### Task item
What you need to produce from the material below is an exact transcription of the lines from the one with "sky130_fd_sc_hd__nand3b_1: 5" through the one with "sky130_fd_sc_hd__and3_1: 1", both included, and no other line.

### Listed entries
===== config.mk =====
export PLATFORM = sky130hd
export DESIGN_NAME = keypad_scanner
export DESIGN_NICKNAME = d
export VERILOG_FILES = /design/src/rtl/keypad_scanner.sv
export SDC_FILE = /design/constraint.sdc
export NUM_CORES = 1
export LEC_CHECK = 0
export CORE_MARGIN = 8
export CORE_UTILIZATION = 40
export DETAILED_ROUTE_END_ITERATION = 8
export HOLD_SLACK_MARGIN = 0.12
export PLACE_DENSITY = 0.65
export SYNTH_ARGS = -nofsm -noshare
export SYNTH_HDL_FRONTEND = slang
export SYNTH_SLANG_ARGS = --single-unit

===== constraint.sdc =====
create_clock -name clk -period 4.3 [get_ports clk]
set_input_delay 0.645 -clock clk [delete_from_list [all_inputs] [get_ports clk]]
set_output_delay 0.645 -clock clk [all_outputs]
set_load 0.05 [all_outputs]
==
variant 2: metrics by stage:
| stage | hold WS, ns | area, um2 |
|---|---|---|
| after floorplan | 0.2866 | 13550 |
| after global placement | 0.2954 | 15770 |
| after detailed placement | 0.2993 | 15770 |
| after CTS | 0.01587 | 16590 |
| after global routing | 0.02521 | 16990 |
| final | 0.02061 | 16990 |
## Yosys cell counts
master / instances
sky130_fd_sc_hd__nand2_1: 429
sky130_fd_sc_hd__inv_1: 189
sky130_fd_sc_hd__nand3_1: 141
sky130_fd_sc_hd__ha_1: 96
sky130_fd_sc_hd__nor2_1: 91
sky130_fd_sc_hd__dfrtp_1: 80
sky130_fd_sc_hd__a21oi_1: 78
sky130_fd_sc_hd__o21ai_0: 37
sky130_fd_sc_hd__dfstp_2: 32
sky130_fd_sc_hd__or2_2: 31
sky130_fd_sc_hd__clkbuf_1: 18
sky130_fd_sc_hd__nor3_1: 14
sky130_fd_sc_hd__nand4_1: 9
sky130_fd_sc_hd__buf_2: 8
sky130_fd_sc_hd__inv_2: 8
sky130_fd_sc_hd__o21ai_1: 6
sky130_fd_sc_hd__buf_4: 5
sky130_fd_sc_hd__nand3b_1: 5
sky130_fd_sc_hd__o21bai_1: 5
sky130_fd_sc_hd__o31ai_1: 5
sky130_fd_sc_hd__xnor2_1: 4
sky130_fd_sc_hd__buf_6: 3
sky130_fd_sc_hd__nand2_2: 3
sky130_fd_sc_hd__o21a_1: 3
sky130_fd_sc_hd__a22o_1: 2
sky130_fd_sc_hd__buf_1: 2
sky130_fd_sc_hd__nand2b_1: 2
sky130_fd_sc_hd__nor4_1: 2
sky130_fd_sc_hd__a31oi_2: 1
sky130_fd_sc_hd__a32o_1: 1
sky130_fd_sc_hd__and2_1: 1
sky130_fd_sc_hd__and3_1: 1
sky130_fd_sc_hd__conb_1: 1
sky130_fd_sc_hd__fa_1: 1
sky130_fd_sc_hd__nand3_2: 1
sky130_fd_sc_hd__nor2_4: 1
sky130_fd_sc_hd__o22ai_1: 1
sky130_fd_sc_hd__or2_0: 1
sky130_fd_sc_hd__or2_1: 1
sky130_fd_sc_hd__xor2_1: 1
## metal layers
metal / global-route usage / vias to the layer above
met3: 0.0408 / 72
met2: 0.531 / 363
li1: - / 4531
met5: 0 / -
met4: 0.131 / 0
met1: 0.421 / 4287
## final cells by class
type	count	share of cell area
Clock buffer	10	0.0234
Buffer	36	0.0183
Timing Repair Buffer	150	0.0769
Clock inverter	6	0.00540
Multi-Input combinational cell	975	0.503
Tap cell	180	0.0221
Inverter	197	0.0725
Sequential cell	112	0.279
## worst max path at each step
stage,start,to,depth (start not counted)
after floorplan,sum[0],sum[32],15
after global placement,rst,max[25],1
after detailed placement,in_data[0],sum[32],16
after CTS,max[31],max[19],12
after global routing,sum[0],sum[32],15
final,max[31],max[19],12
* * *
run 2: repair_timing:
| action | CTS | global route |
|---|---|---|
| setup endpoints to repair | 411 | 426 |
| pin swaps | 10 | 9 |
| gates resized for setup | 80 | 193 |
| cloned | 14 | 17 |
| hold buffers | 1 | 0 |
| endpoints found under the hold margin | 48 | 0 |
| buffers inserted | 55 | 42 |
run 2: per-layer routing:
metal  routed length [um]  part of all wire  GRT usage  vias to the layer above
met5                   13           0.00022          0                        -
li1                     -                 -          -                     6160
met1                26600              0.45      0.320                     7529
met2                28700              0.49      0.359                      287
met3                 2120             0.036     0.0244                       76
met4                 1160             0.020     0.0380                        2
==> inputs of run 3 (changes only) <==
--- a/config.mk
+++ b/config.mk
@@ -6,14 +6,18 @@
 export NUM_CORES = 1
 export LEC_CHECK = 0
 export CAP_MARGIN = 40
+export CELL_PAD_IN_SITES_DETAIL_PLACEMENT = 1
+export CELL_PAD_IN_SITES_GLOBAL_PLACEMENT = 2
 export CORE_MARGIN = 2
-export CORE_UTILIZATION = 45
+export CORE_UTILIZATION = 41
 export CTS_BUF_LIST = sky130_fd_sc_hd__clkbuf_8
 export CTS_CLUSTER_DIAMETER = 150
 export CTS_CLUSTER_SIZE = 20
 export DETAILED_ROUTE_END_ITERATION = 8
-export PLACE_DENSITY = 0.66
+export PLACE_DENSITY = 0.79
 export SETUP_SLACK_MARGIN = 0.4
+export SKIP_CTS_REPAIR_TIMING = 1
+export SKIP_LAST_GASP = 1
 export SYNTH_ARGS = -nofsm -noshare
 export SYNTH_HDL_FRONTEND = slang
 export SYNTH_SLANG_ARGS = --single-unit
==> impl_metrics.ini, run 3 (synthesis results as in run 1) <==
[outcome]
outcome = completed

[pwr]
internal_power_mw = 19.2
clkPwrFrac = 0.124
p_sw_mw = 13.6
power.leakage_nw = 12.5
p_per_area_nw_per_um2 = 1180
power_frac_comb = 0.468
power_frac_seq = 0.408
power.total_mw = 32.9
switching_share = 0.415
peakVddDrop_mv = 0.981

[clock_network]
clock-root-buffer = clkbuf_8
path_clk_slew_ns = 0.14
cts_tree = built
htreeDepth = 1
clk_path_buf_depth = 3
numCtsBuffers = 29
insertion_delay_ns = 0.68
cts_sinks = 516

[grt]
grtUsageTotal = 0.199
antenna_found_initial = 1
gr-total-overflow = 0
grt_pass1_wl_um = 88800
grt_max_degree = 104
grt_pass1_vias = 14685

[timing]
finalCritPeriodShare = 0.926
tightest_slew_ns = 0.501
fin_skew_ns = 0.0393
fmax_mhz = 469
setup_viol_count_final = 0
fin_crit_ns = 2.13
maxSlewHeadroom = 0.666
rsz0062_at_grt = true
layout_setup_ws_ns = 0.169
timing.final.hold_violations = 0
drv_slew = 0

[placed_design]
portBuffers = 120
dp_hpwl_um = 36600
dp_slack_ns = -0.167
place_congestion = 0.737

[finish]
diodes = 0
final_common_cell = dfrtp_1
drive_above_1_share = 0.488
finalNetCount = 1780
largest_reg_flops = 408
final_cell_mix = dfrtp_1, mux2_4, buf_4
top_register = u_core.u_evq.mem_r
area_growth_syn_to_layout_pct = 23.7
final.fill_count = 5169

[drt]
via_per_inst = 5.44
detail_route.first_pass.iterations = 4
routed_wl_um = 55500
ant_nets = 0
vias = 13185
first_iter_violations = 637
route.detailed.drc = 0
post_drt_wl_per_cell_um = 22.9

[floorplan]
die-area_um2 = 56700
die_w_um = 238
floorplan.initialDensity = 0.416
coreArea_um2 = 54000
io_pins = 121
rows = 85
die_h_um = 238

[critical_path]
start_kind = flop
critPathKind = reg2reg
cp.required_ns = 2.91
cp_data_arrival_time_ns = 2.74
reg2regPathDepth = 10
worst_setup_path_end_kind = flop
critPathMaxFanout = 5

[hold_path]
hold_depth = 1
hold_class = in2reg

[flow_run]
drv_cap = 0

### Written solution
sky130_fd_sc_hd__nand3b_1: 5
sky130_fd_sc_hd__o21bai_1: 5
sky130_fd_sc_hd__o31ai_1: 5
sky130_fd_sc_hd__xnor2_1: 4
sky130_fd_sc_hd__buf_6: 3
sky130_fd_sc_hd__nand2_2: 3
sky130_fd_sc_hd__o21a_1: 3
sky130_fd_sc_hd__a22o_1: 2
sky130_fd_sc_hd__buf_1: 2
sky130_fd_sc_hd__nand2b_1: 2
sky130_fd_sc_hd__nor4_1: 2
sky130_fd_sc_hd__a31oi_2: 1
sky130_fd_sc_hd__a32o_1: 1
sky130_fd_sc_hd__and2_1: 1
sky130_fd_sc_hd__and3_1: 1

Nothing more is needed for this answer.